Among the records that follow, find the line with "removed: flow/standard.sh" and the line with "- From run a". Set down those lines and all lines between them exactly, without adding anything.

** Data shown **
....
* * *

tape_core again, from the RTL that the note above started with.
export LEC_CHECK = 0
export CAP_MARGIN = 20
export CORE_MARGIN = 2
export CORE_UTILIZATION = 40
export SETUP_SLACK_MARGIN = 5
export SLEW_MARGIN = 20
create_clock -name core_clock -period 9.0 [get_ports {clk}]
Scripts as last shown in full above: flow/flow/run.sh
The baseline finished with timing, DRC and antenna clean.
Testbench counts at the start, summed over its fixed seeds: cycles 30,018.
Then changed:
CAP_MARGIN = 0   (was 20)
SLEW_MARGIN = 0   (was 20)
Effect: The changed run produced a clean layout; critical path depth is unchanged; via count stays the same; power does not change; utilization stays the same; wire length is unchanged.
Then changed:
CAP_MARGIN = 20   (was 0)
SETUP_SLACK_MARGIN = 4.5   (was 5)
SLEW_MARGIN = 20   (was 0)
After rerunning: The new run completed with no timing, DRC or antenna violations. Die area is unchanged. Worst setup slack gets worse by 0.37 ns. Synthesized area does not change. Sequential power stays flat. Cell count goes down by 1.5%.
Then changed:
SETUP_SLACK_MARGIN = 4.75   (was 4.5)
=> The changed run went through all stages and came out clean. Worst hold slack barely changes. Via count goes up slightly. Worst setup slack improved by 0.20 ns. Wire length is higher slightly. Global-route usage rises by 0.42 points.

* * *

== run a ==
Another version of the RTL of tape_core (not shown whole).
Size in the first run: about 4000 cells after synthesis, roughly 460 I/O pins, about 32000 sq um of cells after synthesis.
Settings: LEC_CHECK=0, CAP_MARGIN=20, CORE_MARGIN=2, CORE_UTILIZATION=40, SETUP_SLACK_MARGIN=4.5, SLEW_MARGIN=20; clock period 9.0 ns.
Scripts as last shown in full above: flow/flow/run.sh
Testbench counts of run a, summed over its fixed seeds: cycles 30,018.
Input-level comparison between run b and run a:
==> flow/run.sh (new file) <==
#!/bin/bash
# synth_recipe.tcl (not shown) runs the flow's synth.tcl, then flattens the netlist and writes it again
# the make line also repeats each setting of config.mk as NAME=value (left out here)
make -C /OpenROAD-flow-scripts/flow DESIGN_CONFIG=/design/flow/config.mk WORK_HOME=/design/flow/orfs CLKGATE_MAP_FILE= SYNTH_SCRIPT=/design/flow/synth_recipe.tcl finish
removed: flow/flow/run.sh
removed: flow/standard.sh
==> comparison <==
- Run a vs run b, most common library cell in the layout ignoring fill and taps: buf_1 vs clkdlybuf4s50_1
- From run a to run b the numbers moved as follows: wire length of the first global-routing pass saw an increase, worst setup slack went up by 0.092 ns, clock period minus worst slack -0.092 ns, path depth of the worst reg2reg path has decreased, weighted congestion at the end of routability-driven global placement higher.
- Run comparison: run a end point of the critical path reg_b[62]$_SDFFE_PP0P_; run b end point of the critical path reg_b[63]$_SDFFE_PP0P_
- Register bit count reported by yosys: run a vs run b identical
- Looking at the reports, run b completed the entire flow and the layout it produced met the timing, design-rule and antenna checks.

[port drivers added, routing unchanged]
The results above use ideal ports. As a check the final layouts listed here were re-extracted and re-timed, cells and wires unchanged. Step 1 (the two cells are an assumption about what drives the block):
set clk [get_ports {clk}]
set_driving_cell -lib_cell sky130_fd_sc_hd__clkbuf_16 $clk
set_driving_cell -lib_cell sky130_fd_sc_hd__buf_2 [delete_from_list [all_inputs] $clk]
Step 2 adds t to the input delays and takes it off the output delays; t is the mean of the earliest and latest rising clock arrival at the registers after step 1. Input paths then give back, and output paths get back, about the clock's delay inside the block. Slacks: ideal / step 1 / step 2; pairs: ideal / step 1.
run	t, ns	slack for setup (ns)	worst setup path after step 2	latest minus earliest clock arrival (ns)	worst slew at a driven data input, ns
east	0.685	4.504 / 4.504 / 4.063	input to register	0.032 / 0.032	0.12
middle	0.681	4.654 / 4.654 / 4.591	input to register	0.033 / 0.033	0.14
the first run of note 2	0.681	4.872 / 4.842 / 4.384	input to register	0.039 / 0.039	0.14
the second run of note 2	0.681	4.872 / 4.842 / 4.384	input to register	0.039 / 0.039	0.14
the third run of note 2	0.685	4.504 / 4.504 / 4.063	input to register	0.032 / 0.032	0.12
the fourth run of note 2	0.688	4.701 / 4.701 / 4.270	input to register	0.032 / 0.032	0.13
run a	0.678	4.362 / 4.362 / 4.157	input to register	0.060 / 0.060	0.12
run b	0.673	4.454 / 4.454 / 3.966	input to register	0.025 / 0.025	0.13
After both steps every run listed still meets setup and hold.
What follows belongs to an exercise in optimizing a design on an open flow for small area; a production flow would make more cautious choices.
At most, simulation tests tie the RTL to the original design; equivalence was not proved.
Function not checked in runs 6 and 7: the RTL went through the layout flow alone.
Power figures rest on the tool's default switching activity, not on a simulated workload. The clock port is modelled as an ideal driver; clocking choices that lean on that would not hold on a real chip.

==> flow/design.v <==
module bp_scanner (
    input  wire        clk,
    input  wire        rst,            
    input  wire        scan_init,      
    input  wire        scan_tick,      
    input  wire [15:0] cols,           
    input  wire        hnd_key_down,   
    input  wire        hnd_key_up,     
    output reg  [3:0]  row_sel,        
    output reg         ev_valid,       
    output wire [3:0]  ev_row,         
    output wire [15:0] ev_down,        
    output reg  [15:0] ev_up           
);
    localparam ROWS = 16;
    localparam COLS = 16;
    localparam W    = 3 * COLS;
    localparam [2:0] S_U0 = 3'd6;
    localparam [2:0] S_U1 = 3'd2;
    localparam [2:0] S_U2 = 3'd0;
    localparam [2:0] S_U3 = 3'd1;
    localparam [2:0] S_D0 = 3'd3;
    localparam [2:0] S_D1 = 3'd5;
    localparam [2:0] S_D2 = 3'd4;
    localparam [2:0] S_DS = 3'd7;
    wire do_init = rst | scan_init;
    wire do_tick = scan_tick & ~do_init;
    reg  [ROWS*W-1:0] ring;
    wire [W-1:0] row_next;
    wire [COLS-1:0] up_vec;
    reg first_pass;
    always @(posedge clk) begin
        if (scan_tick)
            ring <= {row_next, ring[ROWS*W-1:W]};
    end
    genvar g;
    generate
        for (g = 0; g < COLS; g = g + 1) begin : g_col
            wire [2:0] k = ring[g*3 +: 3];
            wire       s = cols[g];
            reg  [2:0] nk;
            reg        up;
            always @(*) begin
                up = 1'b0;
                if (first_pass) begin
                    nk = s ? S_D0 : S_U0;
                end else begin
                    case (k)
                        S_U0: begin nk = s ? S_U1 : S_U0; end
                        S_U1: begin nk = s ? S_U2 : S_U0; end
                        S_U2: begin nk = s ? S_U3 : S_U0; end
                        S_U3: begin nk = s ? (hnd_key_down ? S_DS : S_D0) : S_U0; end
                        S_D0: begin nk = s ? S_D0 : S_D1; end
                        S_D1: begin nk = s ? S_D0 : S_D2; end
                        S_D2: begin nk = s ? S_D0 : S_U0; up = ~s; end
                        S_DS: begin nk = s ? S_D0 : S_D1; end
                        default: nk = S_U0;
                    endcase
                end
            end
            assign row_next[g*3 +: 3] = nk;
            assign up_vec[g] = up;
            assign ev_down[g] = (ring[(ROWS-1)*W + g*3 +: 3] == S_DS);
        end
    endgenerate
    assign ev_row = row_sel - 4'd1;
    always @(posedge clk) begin
        ev_up <= up_vec & {COLS{hnd_key_up}};
        if (do_init) begin
            row_sel    <= 4'd0;
            ev_valid   <= 1'b0;
            first_pass <= 1'b1;
        end else if (do_tick) begin
            row_sel    <= row_sel + 4'd1;
            ev_valid   <= 1'b1;
            if (row_sel == ROWS - 1)
                first_pass <= 1'b0;
        end else begin
            ev_valid   <= 1'b0;
        end
    end
endmodule
==> flow/flow/run.sh <==
#!/bin/bash
# Layout flow: the standard ORFS flow, with two changes passed to ORFS's
# own knobs:
#  - clock tree synthesis without dummy loads (they only balance the tree),
#    with larger sink clusters;
#  - port buffers of the smallest buffer cell.
# Each ORFS step writes its full log under orfs/logs/; the output of the
# whole run goes to flow.log here.
set -euo pipefail
cd "$(dirname "$0")/.."
export CTS_ARGS="-sink_clustering_enable -repair_clock_nets -dont_use_dummy_load -sink_clustering_size 32 -sink_clustering_max_diameter 150"
export BUFFER_PORTS_ARGS="-buffer_cell sky130_fd_sc_hd__buf_1"
bash standard.sh finish > flow.log 2>&1
==> flow/standard.sh <==
#!/bin/bash
# synth_recipe.tcl (not shown) runs the flow's synth.tcl, then flattens the netlist and writes it again
# the make line also repeats each setting of config.mk as NAME=value (left out here)
make -C /OpenROAD-flow-scripts/flow DESIGN_CONFIG=/design/flow/config.mk WORK_HOME=/design/flow/orfs CLKGATE_MAP_FILE= SYNTH_SCRIPT=/design/flow/synth_recipe.tcl "${@:-finish}"
==> flow/config.mk <==
export PLATFORM = sky130hd
export DESIGN_NAME = bp_scanner
export DESIGN_NICKNAME = bp_scanner
export VERILOG_FILES = /design/flow/design.v
export SDC_FILE = /design/flow/constraint.sdc
export NUM_CORES = 4
export LEC_CHECK = 0
export ABC_AREA = 1
export CAP_MARGIN = 20
export CORE_MARGIN = 2
export CORE_UTILIZATION = 40
export CTS_CLUSTER_DIAMETER = 100
export CTS_CLUSTER_SIZE = 30
export PLACE_DENSITY = 0.6
export SLEW_MARGIN = 20
==> flow/constraint.sdc <==
create_clock -name core_clock -period 8.0 [get_ports {clk}]
set_input_delay 1.6000 -clock core_clock [delete_from_list [all_inputs] [get_ports {clk}]]
set_output_delay 1.6000 -clock core_clock [all_outputs]
set_load 0.01 [all_outputs]
==> flow_results.org, run 1 <==
** Synth
- Synthesis instantiated 22 different standard cells from the library.
- Largest cells by area after synthesis :: sky130_fd_sc_hd__edfxtp_1 (93%), sky130_fd_sc_hd__dfxtp_1 (1.8%), sky130_fd_sc_hd__nand2_1 (1.1%)
- In this run the mean area of a mapped cell was 23.2 um2.
- For this run, the number of Yosys warnings is 1.
- Area of the mapped netlist :: 24800 um2
- The largest total area in the synthesized netlist belongs to sky130_fd_sc_hd__edfxtp_1.
- Of the synthesized area, sequential elements account for 94.7%.
- Synthesis produced 1070 cells.
- Number of register bits inferred by synthesis :: 790
- The number of nets handed over by synthesis was 1094.
- Top-area cell type share of the netlist area :: 93.0%

** CTS
- Clock latency on the worst-skew pair :: 0.60 ns
- In this run the post-CTS setup repair buffer count came out at 0.
- Post-CTS Hold Fix Bufs :: 0
- Clock tree root buffer cell :: sky130_fd_sc_hd__clkbuf_16
- Clock-pin slew reported for the worst setup and hold paths after clock tree synthesis :: 0.11 ns
- Worst-case clock buffer depth :: 3
- TritonCTS built the clock tree.
- CTS built an H-tree with a depth of 1.
- The number of clock buffers added by TritonCTS is 28.
- Clock tree synthesis found a total of 790 sinks.
- Gates resized during post-CTS repair numbered 0.

** STA
- For this run, the top clock speed supported by timing is 0.305 GHz.
- The clock period could shrink to 3.28 ns.
- Setup repair after global routing left no endpoint under its margin.
- Total negative slack for setup checks :: 0 ns
- Slew Limit Headroom :: 27.6%
- Tcrit/Tclk final :: 41.0%
- The number of failing hold endpoints at the final stage was 0.
- At the pin with the least slew margin, the transition time is 1.09 ns.
- Max-slew violation count :: 0
- Setup Viol. Count Final :: 0
- Final setup skew :: 0.0420 ns

** Critical path
- STA puts the critical path data arrival time at 3.50 ns.
- Of all nets on the critical path, the largest fanout is 62.
- Type of element launching the critical path :: input pin
- At the worst endpoint, the required time is 8.22 ns.
- Critical Path End Type :: register
- Worst Path Class, Setup :: input pin to register

** Hold path
- The path class of the tightest hold or removal check is register to register.

** Drt
- Before antenna repair, the detailed router went through 5 iterations.
- Vias per cell :: 4.72
- Dividing the detail-routed wire length by the instance count gives 17.0 um.
- In the routed design, unresolved DRC markers number 0.
- Summing over every cut layer, the via total after detailed routing is 9221.
- ANT nets after route :: 0
- Starting DRC count in detailed routing :: 1101
- After detailed routing, the total wire length is 33100 um.

** Final layout
- Diodes inserted :: 0
- Layout overhead on the synthesized area :: 8.04%
- Once layout is complete, the utilization of the core stands at 43.6%.
- In the final layout, the share of cells above drive strength 1 is 5.33%.
- Final #Nets :: 1189

** Pwr
- Dividing total power by cell area gives a power density of 247 nW/um2.
- Share of total power consumed by net switching :: 18.7%
- Internal power component :: 0.00538 W
- The design draws 0.00662 W.
- The clock network is responsible for 25.9% of the overall power.
- Combinational cells account for 1.9% of the total power.
- Max rail drop VDD :: 0.000161 V
- Registers are responsible for 72.3% of the overall power.
- The analysis attributes to net switching a power of 0.00124 W.
- The analysis attributes to cell leakage a power of 8.37 nW.

** Floorplan
- The floorplan has 91 rows.
- Floorplan die area :: 64000 um2
- In this run the standard cell core region covers 61500 um2.
- Horizontal die dimension :: 253 um
- Vertical extent of the die :: 253 um
- I/O pin count :: 63
- Once the floorplan was initialized, standard cells occupied 40.4% of the core.

** Placed design
- Weighted congestion at the end of routability-driven global placement :: 0.721
- Number of buffers inserted by port buffering :: 62
- Detailed placement ended at an HPWL of 17200 um.

** GRT
- Global-route wire length before repair :: 51000 um
- The initial antenna violation count was 2.
- The via count of the first global-routing pass came to 8795.
- Largest net degree at the start of global routing :: 204
- Overall Global Routing Usage :: 10.1%
- Summed over all layers, the global routing overflow is 0.

** Flow run
- Number of maximum-capacitance constraint violations :: 0

** Status
- The flow ran to the end and the layout has no timing, DRC or antenna violations.
-- worst max-delay path, stage by stage --
cell and delay (ns):
sky130_fd_sc_hd__clkbuf_4 0.59, sky130_fd_sc_hd__buf_4 0.55, sky130_fd_sc_hd__buf_4 0.68
-- cell usage after synthesis, drive strengths merged --
| cell | instances |
|---|---|
| a21oi | 2 |
| and3 | 16 |
| buf | 5 |
| dfxtp | 22 |
| edfxtp | 768 |
| ha | 2 |
| inv | 53 |
| nand2 | 70 |
| nand3 | 35 |
| nand3b | 2 |
| nor2 | 29 |
| nor3 | 14 |
| nor4 | 3 |
| o21ai | 18 |
| o22ai | 15 |
| or2 | 13 |
| xnor2 | 1 |
| xor2 | 2 |
-- cell families (layout without fill, tap and decap cells) --
group	Yosys count	after routing	share of synthesized area [%]
flops	790	790	94.7
xor+xnor	3	3	0.106
buf+inv	58	151	0.913
fa+ha+maj	2	2	0.101
simple gates	182	182	3.36
compound gates	35	35	0.782
-- metrics by stage --
step | cells | instance area [um2] | setup WS [ns] | hold WS, ns
final | 1953 | 26800 | 4.72 | 0.400
after floorplan | 1070 | 24800 | 5.41 | 0.400
after detailed placement | 1925 | 26100 | 4.03 | 0.405
after global routing | 1953 | 26800 | 4.58 | 0.406
after CTS | 1953 | 26800 | 4.70 | 0.405
after global placement | 1925 | 26100 | 4.14 | 0.401
-- flip-flops by register name, indices dropped and copies added, names as in the netlist --
signal	flops
ev_up	16
ev_valid	1
first_pass	1
ring	768
row_sel	4
-- path summary, 6_finish.rpt --
kind	from	endpoint	slack (ns)	cells past startpoint
worst min-delay path	ring[270]	ring[222]	0.40	0
worst max register to register	first_pass	ev_up[15]	5.68	3
worst min register to register	ring[270]	ring[222]	0.40	0
worst max-delay path	scan_tick	ring[96]	4.72	3
-- power by group through the flow --
stage	registers [W]	clock network (W)	logic, W
floorplan	0.00485	0	0.0000313
finish	0.00479	0.00171	0.000124
detailed placement	0.00488	0	0.000128
CTS	0.00479	0.00181	0.000128
global route	0.00480	0.00193	0.000141
global placement	0.00488	0	0.000122
-- layer usage --
layer | up-vias | wire [um] | share of wire, % | GRT usage [%]
li1 | 4254 | - | - | -
met1 | 4801 | 17000 | 51 | 16.1
met2 | 120 | 14300 | 43 | 14.5
met3 | 42 | 1180 | 3.6 | 1.70
met4 | 4 | 632 | 1.9 | 2.74
met5 | - | 27 | 0.081 | 0
-- cells in the final DEF (no fill, tap or decap), drive strengths merged --
master,instances
nor3,14
xor2,2
and3,16
nand2,70
o21ai,18
nand3,35
nor4,3
o22ai,15
clkbuf,29
buf,69
xnor2,1
nor2,29
dfxtp,22
ha,2
edfxtp,768
a21oi,2
inv,53
nand3b,2
or2,13
-- layout make-up --
class	instances	area (um2)
clock buffer	28	701
fill	5171	34700
inverter	53	199
sequential	790	23500
timing repair buffer	70	334
multi-input combinational	222	1080
tap	790	988
==> inputs of run 2 (changes only) <==
--- a/flow/flow/run.sh
+++ b/flow/flow/run.sh
@@ -8,6 +8,6 @@
 # whole run goes to flow.log here.
 set -euo pipefail
 cd "$(dirname "$0")/.."
-export CTS_ARGS="-sink_clustering_enable -repair_clock_nets -dont_use_dummy_load -sink_clustering_size 32 -sink_clustering_max_diameter 150"
+export CTS_ARGS="-sink_clustering_enable -repair_clock_nets -dont_use_dummy_load -sink_clustering_size 32 -sink_clustering_max_diameter 250 -balance_levels"
 export BUFFER_PORTS_ARGS="-buffer_cell sky130_fd_sc_hd__buf_1"
 bash standard.sh finish > flow.log 2>&1
==> run 2 against run 1 <==
Area after synthesis unchanged. Die area is the same. Critical path depth unchanged. Critical endpoint unchanged. Largest cell class unchanged.
==> flow_results.org, run 2 <==
** Synth
- Number of register bits inferred by synthesis :: 790
- Yosys instantiated no cell more often than sky130_fd_sc_hd__edfxtp_1.
- For this run, the register share of the synthesized area comes to 94.7%.
- Top-area cell type share of the netlist area :: 93.0%
- After synthesis the cells add up to 24800 um2.
- In the synthesized netlist the async set-or-reset flop fraction comes to 0%.
- Yosys mapped a number of flops with a built-in enable equal to 768.
- Largest cells by area after synthesis :: sky130_fd_sc_hd__edfxtp_1 (93%), sky130_fd_sc_hd__dfxtp_1 (1.8%), sky130_fd_sc_hd__nand2_1 (1.1%)
- Cells after synthesis :: 1070
- Post-synthesis area per instance :: 23.2 um2
- Counting instances in the post-synthesis netlist gives the leading cell types as sky130_fd_sc_hd__edfxtp_1 (768), sky130_fd_sc_hd__nand2_1 (70), sky130_fd_sc_hd__inv_1 (42).
- Count of unique library cells instantiated by Yosys :: 22
- The number of nets handed over by synthesis was 1094.
- Yosys Warn Count :: 1
- Cell taking the most area after synthesis :: sky130_fd_sc_hd__edfxtp_1
- Among all flip-flop cells after synthesis, the most frequent one is sky130_fd_sc_hd__edfxtp_1.

** Critical path
- STA puts the critical path data required time at 8.22 ns.
- The critical path ends at ring[96].
- Max Fanout on Critical Path :: 62
- The critical path starts at scan_tick.
- The worst register-to-register path has a setup slack of 5.68 ns.
- The worst register-to-register path ends at ev_up[15].
- The worst setup path is captured at a register.
- WP data arrival :: 3.50 ns
- Type of element launching the critical path :: input pin
- The critical path is of the input pin to register type.
- The number of cells on the worst reg-to-reg path is 3.
- Reg2reg start :: first_pass

** CTS
- TritonCTS built the clock tree.
- Clock tree root buffer cell :: sky130_fd_sc_hd__clkbuf_16
- The later pin in the worst-skew pair is clocked with a latency of 0.60 ns.
- Clock-pin slew was measured on the worst setup and hold paths at 0.11 ns.
- In this run, post-CTS repair resized a total of 0 instances.
- Worst-case clock buffer depth :: 3
- Clock net sink count :: 790
- CTS built an H-tree with a depth of 1.
- In this run, CTS created clock tree buffers numbering 28.
- Post-CTS Hold Fix Bufs :: 0
- Setup bufs post-CTS :: 0

** Floorplan
- Starting density of the core :: 40.4%
- The floorplan has 91 rows.
- From left edge to right edge, the die measures 253 um.
- Core area :: 61500 um2
- Vertical extent of the die :: 253 um
- The die covers 64000 um2.
- 63 I/O pins were placed.

** Drt
- Wire length per cell after detailed routing :: 17.0 um
- Overall routed net length :: 33100 um
- ANT nets after route :: 0
- Starting DRC count in detailed routing :: 1101
- For this block, the via count after detailed routing is 9221.
- DRT Pass-1 Iters :: 5
- After detailed routing, the number of remaining DRC violations is 0.
- Vias per cell :: 4.72

** STA
- Setup violations remaining at the end of the flow were counted as 0.
- The tightest hold path in the finished design has a slack of 0.400 ns.
- The number of failing hold endpoints at the final stage was 0.
- The final-report max-slew violation count came to 0.
- Slew Limit Headroom :: 27.6%
- Setup repair after global routing left no endpoint under its margin.
- Max Clock Freq :: 0.305 GHz
- For the final database, setup skew stands at 0.0420 ns.
- At the pin with the least slew margin, the transition time is 1.09 ns.
- For the finished layout, the period the worst path requires is 3.28 ns.
- Setup total negative slack on the finished layout was measured at 0 ns.
- Of the available clock period, the critical path in the final layout requires 41.0%.

** Final layout
- Layout overhead on the synthesized area :: 8.04%
- Leaving out filler cells and counting taps, the final layout contains 1953.
- Final core area utilization :: 43.6%
- Diodes inserted :: 0
- Largest regs :: ring: 768 flops, ev_up: 16 flops, row_sel: 4 flops
- Cells with a size suffix above 1 make up 5.33% of the layout.
- Final #Nets :: 1189
- Max FFs per register :: 768
- More flip-flops sit in one register than any other, and that register is ring.
- The top cell types in the final layout, fill and taps aside, are sky130_fd_sc_hd__edfxtp_1 (768), sky130_fd_sc_hd__nand2_1 (70), sky130_fd_sc_hd__buf_1 (61).
- FILL cells :: 5171
- The library cell used most frequently in the layout, excluding fill and tap cells, is sky130_fd_sc_hd__edfxtp_1.

** Flow run
- Number of maximum-capacitance constraint violations :: 0

** GRT
- Largest net degree at the start of global routing :: 204
- Global routing consumed, over all layers together, 10.1% of the routing resources.
- Vias in the first global route :: 8795
- The first global-routing pass estimated 51000 um of wire.
- The initial antenna violation count was 2.
- Remaining global-route overflow :: 0

** Placed design
- The congestion estimate from routability-driven global placement came to 0.721.
- The number of placed instances, taps included, is 1925.
- Number of buffers inserted by port buffering :: 62
- Half-perimeter wire length of the detailed placement result :: 17200 um

** Pwr
- Max rail drop VDD :: 0.000161 V
- Power Dens Cells :: 247 nW/um2
- Static Leak :: 8.37 nW

** Status
- The run finished with no timing, DRC or antenna violations.

** Hold path
- Worst hold path class :: register to register
- Hold-critical path depth :: 0
[run 2: cell counts after synthesis]
No cell type changed its count.
[run 2: cell type report]
cell class	count	area, um2	area share [%]
sequential	790	23500	87.7
multi-input combinational	222	1080	4.03
tap	790	988	3.69
clock buffer	28	701	2.61
timing repair buffer	70	334	1.25
inverter	53	199	0.742
[run 2: where the power goes]
group	internal, W	total [W]	switching (W)
logic	0.0000242	0.000124	0.000100
clock network	0.000633	0.00171	0.00108
registers	0.00473	0.00479	0.0000605
[run 2: per-stage QoR]
stage / power (W) / instance area [um2] / setup slack, ns
after floorplan: 0.00488 / 24800 / 5.41
after global placement: 0.00500 / 26100 / 4.14
after detailed placement: 0.00500 / 26100 / 4.03
after CTS: 0.00673 / 26800 / 4.70
after global routing: 0.00687 / 26800 / 4.58
final: 0.00662 / 26800 / 4.72
[run 2: logic make-up after synthesis]
| group | count (synthesis) | share of synthesized area [%] |
|---|---|---|
| flip-flops | 790 | 94.7 |
| AND/OR/NAND/NOR | 182 | 3.36 |
| buffers and inverters | 58 | 0.913 |
| AO/OA/AOI/OAI | 35 | 0.782 |
| XOR/XNOR | 3 | 0.106 |
| adder cells (fa/ha/maj) | 2 | 0.101 |
[run 2: critical path, stage by stage]
cell and delay [ns]:
sky130_fd_sc_hd__clkbuf_4 0.59, sky130_fd_sc_hd__buf_4 0.55, sky130_fd_sc_hd__buf_4 0.68
[run 2: how the worst min path moves through the flow]
stage,from,slack [ns],endpoint
CTS,ring[420],0.40,ring[372]
detailed placement,ring[175],0.40,ring[127]
finish,ring[270],0.40,ring[222]
global route,ring[324],0.41,ring[276]
floorplan,ring[48],0.40,ring[0]
global placement,ring[405],0.40,ring[357]
[run 2: routing by layer]
metal  vias to the layer above  wire length [um]  track usage [%]
li1                       4254                 -                -
met1                      4801             17000             16.1
met2                       120             14300             14.5
met3                        42              1180             1.70
met4                         4               632             2.74
met5                         -                27                0
==> inputs of run 3 (changes only) <==
--- a/flow/flow/run.sh
+++ b/flow/flow/run.sh
@@ -8,6 +8,6 @@
 # whole run goes to flow.log here.
 set -euo pipefail
 cd "$(dirname "$0")/.."
-export CTS_ARGS="-sink_clustering_enable -repair_clock_nets -dont_use_dummy_load -sink_clustering_size 32 -sink_clustering_max_diameter 250 -balance_levels"
+export CTS_ARGS="-sink_clustering_enable -repair_clock_nets -dont_use_dummy_load -sink_clustering_size 33 -sink_clustering_max_diameter 150"
 export BUFFER_PORTS_ARGS="-buffer_cell sky130_fd_sc_hd__buf_1"
 bash standard.sh finish > flow.log 2>&1
==> run 3 against run 2 <==
Still clean on timing, DRC and antenna. Maximum frequency fell by 0.18%. Die area did not move. Area after synthesis did not move. Count of clock-buffer cells in the layout fell by 1. First-iteration DRC count fell by 7.8%. Sequential power barely moved. Power fell by 0.59%. Largest cell class unchanged. Largest power group unchanged.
....
** Worked solution **
removed: flow/standard.sh
==> comparison <==
- Run a vs run b, most common library cell in the layout ignoring fill and taps: buf_1 vs clkdlybuf4s50_1
- From run a to run b the numbers moved as follows: wire length of the first global-routing pass saw an increase, worst setup slack went up by 0.092 ns, clock period minus worst slack -0.092 ns, path depth of the worst reg2reg path has decreased, weighted congestion at the end of routability-driven global placement higher.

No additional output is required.